ぼんやりお姉さんと狼少年
第40章 里の特産月の石
それにしても。
あの時私を助けてくれたときに目の前にあった、浩二の傷付いた背中を思い出した。
朱璃様ほどとは言わない。
けれどせめて、自分の身は守れるようになれたら。
いや、あそこで生きていくのならそうすべきだと思った。
「……私も里に『帰った』ら、戦い方を教えてくれませんか?」
「構わんぞ。 体を動かしたあとの風呂は格別。 また女同士、今度は酒でも飲みながら風呂で語るか」
そう言ってにこりと顔を綻ばせる朱璃様。
「是非!」
普段は凛としている女性だけに、それは余計に人懐っこくて可愛らしく見え、女同士でもきゅんとくるものがある。

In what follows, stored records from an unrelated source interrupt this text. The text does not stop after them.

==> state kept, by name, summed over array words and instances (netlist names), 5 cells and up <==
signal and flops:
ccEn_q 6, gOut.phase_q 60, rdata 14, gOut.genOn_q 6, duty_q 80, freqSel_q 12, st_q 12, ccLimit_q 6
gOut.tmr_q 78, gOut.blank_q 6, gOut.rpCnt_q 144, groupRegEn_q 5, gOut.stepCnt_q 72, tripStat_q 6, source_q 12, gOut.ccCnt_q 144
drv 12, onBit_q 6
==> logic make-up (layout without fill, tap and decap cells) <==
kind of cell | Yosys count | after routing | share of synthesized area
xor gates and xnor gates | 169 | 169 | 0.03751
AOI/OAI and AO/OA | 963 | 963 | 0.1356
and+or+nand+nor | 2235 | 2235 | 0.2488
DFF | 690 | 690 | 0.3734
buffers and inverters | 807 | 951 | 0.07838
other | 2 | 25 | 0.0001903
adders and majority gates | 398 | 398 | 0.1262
$ cat src/common/partner_emu_defines.svh
`ifndef PARTNER_EMU_DEFINES_SVH
`define PARTNER_EMU_DEFINES_SVH
`define EXP_OFFSET 12'h1d8
`define EXP_MII_INDEX 5'h06
`define EXP_BIT_PD_FAULT 4
`define EXP_BIT_LP_NP 3
`define EXP_BIT_LOC_NP 2
`define EXP_BIT_PAGE_RX 1
`define EXP_BIT_LP_AN 0
`define ABIL_10_FULL 4'h2
`define ABIL_100_FULL 4'h8
`define ABIL_10_HALF 4'h1
`define ABIL_100_HALF 4'h4
`define ABIL_LSB 5
`define ABIL_MSB 8
`define PAUSE_SYM_BIT 10
`define PAUSE_ASYM_BIT 11
`define AN_DELAY_CYCLES 4'h8
`define AN_SELECTOR 16'h0001
`define EXP_RSV_MSB 31
`define EXP_RSV_LSB 16
`endif

$ cat src/common/partner_emu_pkg.sv
`default_nettype none
package partner_emu_pkg;
	typedef enum logic [1:0] {
		AN_IDLE = 2'b00,
		AN_WAIT = 2'b01,
		AN_DONE = 2'b11
	} an_state_t;
endpackage : partner_emu_pkg
`default_nettype wire

$ cat src/hw/partner_emu.sv
`timescale 1ns/10ps
`default_nettype none
`include "partner_emu_defines.svh"
module partner_emu (
	input wire logic clk_sys,
	input wire logic rst_b,
	input wire logic duplex_strap,
	input wire logic speed_strap,
	input wire logic flow_control_pause_strap,
	input wire logic [15:0] local_adv,
	input wire logic an_restart,
	input wire logic mem_rd,
	input wire logic mem_wr,
	input wire logic [11:0] mem_addr,
	input wire logic mii_rd,
	input wire logic mii_wr,
	input wire logic [4:0] mii_index,
	output logic [31:0] mem_rdata,
	output logic [15:0] mii_rdata,
	output logic [15:0] partner_ability,
	output logic an_complete
);
	partner_emu_pkg::an_state_t st_q, st_d;
	logic [3:0] cnt_q, cnt_d;
	logic page_rx_q, page_rx_d;
	logic [1:0] pause_q, pause_d;
	logic [3:0] abil_q, abil_d;
	logic an_ok_q, an_ok_d;
	logic [31:0] mem_rdata_d;
	logic [15:0] mii_rdata_d;
	logic [15:0] exp_val;
	logic exp_rd;
	logic [3:0] strap_abil;
	logic [1:0] pause_calc;
	logic mem_sel;
	logic mii_sel;

	// Strap decode and pause resolution.
	always_comb begin
		unique case ({duplex_strap, speed_strap})
			2'b10: strap_abil = `ABIL_10_FULL;
			2'b11: strap_abil = `ABIL_100_FULL;
			2'b00: strap_abil = `ABIL_10_HALF;
			2'b01: strap_abil = `ABIL_100_HALF;
		endcase
		unique case ({local_adv[`PAUSE_ASYM_BIT], local_adv[`PAUSE_SYM_BIT]})
			2'b00: pause_calc = 2'b00;
			2'b01: pause_calc = 2'b01;
			2'b10: pause_calc = 2'b11;
			2'b11: pause_calc = flow_control_pause_strap ? 2'b11 : 2'b10;
		endcase
	end

	assign mem_sel = mem_rd && (mem_addr == `EXP_OFFSET);
	assign mii_sel = mii_rd && (mii_index == `EXP_MII_INDEX);
	assign exp_rd = mem_sel || mii_sel;

	always_comb begin
		exp_val = 16'h0000;
		exp_val[`EXP_BIT_PD_FAULT] = 1'b0;
		exp_val[`EXP_BIT_LP_NP] = 1'b0;
		exp_val[`EXP_BIT_LOC_NP] = 1'b0;
		exp_val[`EXP_BIT_PAGE_RX] = page_rx_q;
		exp_val[`EXP_BIT_LP_AN] = an_ok_q;
	end

	// Negotiation runs a short delay after reset or restart.
	always_comb begin
		st_d = st_q;
		cnt_d = cnt_q;
		pause_d = pause_q;
		abil_d = abil_q;
		an_ok_d = an_ok_q;
		page_rx_d = page_rx_q;
		if (exp_rd) begin
			page_rx_d = 1'b0;
		end
		unique case (st_q)
			partner_emu_pkg::AN_IDLE: begin
				cnt_d = 4'h0;
				st_d = partner_emu_pkg::AN_WAIT;
			end
			partner_emu_pkg::AN_WAIT: begin
				cnt_d = cnt_q + 4'h1;
				if (cnt_q == `AN_DELAY_CYCLES) begin
					st_d = partner_emu_pkg::AN_DONE;
					pause_d = pause_calc;
					an_ok_d = |(local_adv[`ABIL_MSB:`ABIL_LSB] & strap_abil);
					// Failure is folded in here so the output stays a flop.
					abil_d = an_ok_d ? strap_abil : 4'h0;
					// set after negotiation; set beats clear
					page_rx_d = 1'b1;
				end
			end
			partner_emu_pkg::AN_DONE: begin
				if (an_restart) begin
					st_d = partner_emu_pkg::AN_IDLE;
				end
			end
			default: st_d = partner_emu_pkg::AN_IDLE;
		endcase
		mem_rdata_d = 32'h0000_0000;
		mii_rdata_d = 16'h0000;
		if (mem_sel) begin
			mem_rdata_d = {16'h0000, exp_val};
		end
		if (mii_sel) begin
			mii_rdata_d = exp_val;
		end
	end

	always_ff @(posedge clk_sys or negedge rst_b) begin
		if (!rst_b) begin
			st_q <= partner_emu_pkg::AN_IDLE;
			cnt_q <= 4'h0;
			page_rx_q <= 1'b0;
			pause_q <= 2'b00;
			abil_q <= 4'h0;
			an_ok_q <= 1'b1;
			mem_rdata <= 32'h0000_0000;
			mii_rdata <= 16'h0000;
		end else begin
			st_q <= st_d;
			cnt_q <= cnt_d;
			page_rx_q <= page_rx_d;
			pause_q <= pause_d;
			abil_q <= abil_d;
			an_ok_q <= an_ok_d;
			mem_rdata <= mem_rdata_d;
			mii_rdata <= mii_rdata_d;
		end
	end

	always_comb begin
		partner_ability = `AN_SELECTOR;
		partner_ability[`ABIL_MSB:`ABIL_LSB] = abil_q;
		partner_ability[`PAUSE_SYM_BIT] = pause_q[0];
		partner_ability[`PAUSE_ASYM_BIT] = pause_q[1];
	end
	assign an_complete = (st_q == partner_emu_pkg::AN_DONE);

	// Writes are not used; reading them keeps intent visible.
	logic unused_wr;
	assign unused_wr = mem_wr ^ mii_wr;
endmodule : partner_emu
`default_nettype wire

浩二ってある意味、見る目あるんだわ。 そんなことを思った。
****
「あー、疲れたな今晩は。 真弥、今日は家に泊まってくんだろ? どうせ明日は土曜だし、もう電車も無いぜ」
コキコキと首を捻って鳴らす浩二の愚痴を聞きながら、私は行きと同じく帰りの車に揺られていた。
ここまで来ると実家はすぐ傍である。
「そうだね。 浩二もありがとう」
有難く申し出を受けるも心中は複雑だった。
何も知らない浩二を巻き込んでしまって申し訳なかった。
彼の服は破れて役に立たなくなったので、山中さんから借りたシャツの袖がパツンパツンで窮屈そうだった。
せめて今月のボーナスで彼にコートでも買ってあげよう、などと思う。